» Prompt
Reproduce every line in the material below that holds "begin".

» Source material
Source: an optimization exercise on an open RTL-to-GDS flow (aim: a short achievable clock period and few clock cycles). Production flows keep margins and buffers that such runs may drop. In this exercise RTL edits were held to simulation tests only and were not proved equivalent to the original.

// CPU
module CPU (
    input         clk,
    input         reset,
    output [15:0] imem_addr,
    input  [15:0] imem_data,
    output [15:0] dmem_addr,
    output [15:0] dmem_wdata,
    output        dmem_we,
    output        dmem_re,
    input  [15:0] dmem_rdata,
    output        halt
);
Settings: LEC_CHECK=0, CAP_MARGIN=20, CORE_MARGIN=2, CORE_UTILIZATION=50, SLEW_MARGIN=20; clock period 35.0 ns.
standard.sh (not shown) runs the stock make flow with config.mk's settings and CLKGATE_MAP_FILE= SYNTH_SCRIPT=/design/flow/synth_recipe.tcl, a recipe that flattens the netlist after the stock synthesis.
==> flow/flow/run.sh <==
#!/bin/bash
# Standard ORFS layout (the standard.sh, standard synthesis unchanged) with
# setup repair pushed further: the repair steps aim for this much setup
# slack at the design's clock period and constraints (SDC unchanged).
set -euo pipefail
export SETUP_SLACK_MARGIN=${SETUP_SLACK_MARGIN_OVERRIDE:-27.5}
bash standard.sh > standard.log 2>&1
Testbench counts at the start, summed over its fixed seeds: cycles 185,761.
==> next run, changes <==
--- a/flow/design.v
+++ b/flow/design.v
@@ -35,17 +35,16 @@
         end
     endfunction
     reg [15:0] pc_q;
     reg [15:0] ir;
     reg        ir_v;
     reg [15:0] ir_pc2;
     reg [15:0] ir_pc;
     reg        ir_pred;            
-    reg        ir_hit;             
     reg [1:0]  bt_v;
     reg        bt_rr;
     reg [15:0] bt_pc [0:1];
     reg [15:0] bt_tg [0:1];
     reg [2:0]  bt_rs [0:1];
     reg [2:0]  bt_rt [0:1];
     reg [1:0]  bt_bg;
     reg [15:0] gpr [1:7];
@@ -172,17 +171,17 @@
     wire        b_ne     = (A != B);
     wire        b_gt     = ~A[15] & (A != 16'h0000);
     wire [17:0] b_sum    = ks17({1'b0, ir_pc2}, {1'b0, imm[14:0], 1'b0}, 1'b0);
     wire        b_take   = (is_bneq & b_ne) | (is_bgtz & b_gt);
     wire        b_fix    = (is_bneq | is_bgtz) & (b_take != ir_pred) & (ir[5:0] != 6'd0);
     wire        jr_take  = is_jr & (A != ir_pc2);
     wire        redirect = x_go & (b_fix | jr_take);
     wire [15:0] x_next   = is_jr ? A : b_take ? b_sum[15:0] : ir_pc2;
-    wire        bt_new   = x_go & (is_bneq | is_bgtz) & b_take & ~ir_hit & ir[5];
+    wire        bt_new   = x_go & (is_bneq | is_bgtz) & b_take & ~ir_pred & ir[5];
     wire ld_wen = m_re & (m_ld_rt != 3'd0);
     reg [15:0] gn [0:7];
     reg [7:0]  gk;                  
     integer p;
     always @(*) begin
         gn[0] = 16'h0000;
         gk[0] = 1'b1;
         for (p = 1; p < 8; p = p + 1) begin
@@ -204,24 +203,17 @@
     wire [15:0] e_a   = gn[e_rs];
     wire [15:0] e_b   = gn[e_rt];
     wire        e_tk  = e_bg ? (~e_a[15] & (e_a != 16'h0000)) : (e_a != e_b);
     wire        e_kn  = gk[e_rs] & (e_bg | gk[e_rt]);
     wire        f_pred = (bh0 | bh1) & e_kn & e_tk;
     wire [15:0] seq    = pc_q + 16'd2;
     wire        f_isj  = (imem_data[15:12] == 4'h7);
     wire [15:0] f_seq  = f_pred ? e_tg : seq;
-    wire        f_hit  = bh0 | bh1;
-    wire        f_bt   = ((imem_data[15:12] == 4'h5) | (imem_data[15:12] == 4'h6)) &
-                         imem_data[5] & ~(f_hit & e_kn);
-    wire [7:0]  f_blo  = {1'b0, seq[6:0]} + {1'b0, imem_data[5:0], 1'b0};
-    wire [8:0]  seq_hm = seq[15:7] - 9'd1;
-    wire [15:0] f_btg  = {f_blo[7] ? seq[15:7] : seq_hm, f_blo[6:0]};
-    wire [15:0] f_next = f_isj ? {seq[15:13], imem_data[11:0], 1'b0} :
-                         f_bt  ? f_btg : f_seq;
+    wire [15:0] f_next = f_isj ? {seq[15:13], imem_data[11:0], 1'b0} : f_seq;
     wire f_hold = halt_q | x_halt;
     wire f_adv  = ~f_hold & ~x_stall & ~redirect;
     wire        dsg   = is_r1;
     wire        a_neg = dsg & A[15];
     wire        b_neg = dsg & B[15];
     wire [17:0] a_ng  = ks17(17'h00000, {1'b1, ~A}, 1'b1);
     wire [17:0] b_ng  = ks17(17'h00000, {1'b1, ~B}, 1'b1);
     wire [15:0] a_abs = a_neg ? a_ng[15:0] : A;
@@ -329,18 +321,17 @@
                 dv_busy <= 1'b0;
         end
     end
     always @(posedge clk) begin
         if (f_adv) begin
             ir     <= imem_data;
             ir_pc2 <= seq;
             ir_pc  <= pc_q;
-            ir_pred <= f_pred | f_bt;
-            ir_hit  <= f_hit;
+            ir_pred <= f_pred;
         end
         for (i = 1; i < 8; i = i + 1) begin
             if (x_wen && x_dst == i)
                 gpr[i] <= xres;
             else if (ld_wen && m_ld_rt == i)
                 gpr[i] <= dmem_rdata;
         end
         if (bt_new) begin
Cell area decreases slightly.
Non-clock buffer count decreases by 79.
Worst setup slack improves by 0.80 ns.
Fmax increases by roughly a tenth.
Register-to-register slack degrades by 0.27 ns.
Clock skew decreases by 0.042 ns.
Global-route usage increases by 1.1 points.
Routed wire length hardly moves.
Via count decreases slightly.
Hold slack improves by 0.0051 ns.
Testbench counts after the change, summed over its fixed seeds: cycles 188,951.

[separate check: timing with driven ports]
How much do the figures lean on ideal ports? The routed layouts below were timed once more, with nothing changed but the port constraints. Step 1 assumes that a clkbuf_16 drives the clock port and a buf_2 every other input. Step 2 also shifts input and output timing later by t, the mid clock arrival at the registers, as if the neighbouring blocks saw the same clock. Slacks: ideal / step 1 / step 2; pairs: ideal / step 1.
run	t (ns)	slack for setup (ns)	worst register clock-pin slew, ns	worst slew at a driven data input, ns
the first run	0.766	25.894 / 25.929 / 25.163	0.07 / 0.07	0.06
the second run	0.747	26.694 / 26.618 / 26.637	0.07 / 0.07	0.06
After both steps every run listed still meets setup and hold. The setup slack of the first run, which loses most, moves by +0.035 ns with the drivers and by -0.731 ns with both steps.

» Exercise answer
     always @(*) begin
         for (p = 1; p < 8; p = p + 1) begin
     always @(posedge clk) begin
         if (f_adv) begin
         for (i = 1; i < 8; i = i + 1) begin
         if (bt_new) begin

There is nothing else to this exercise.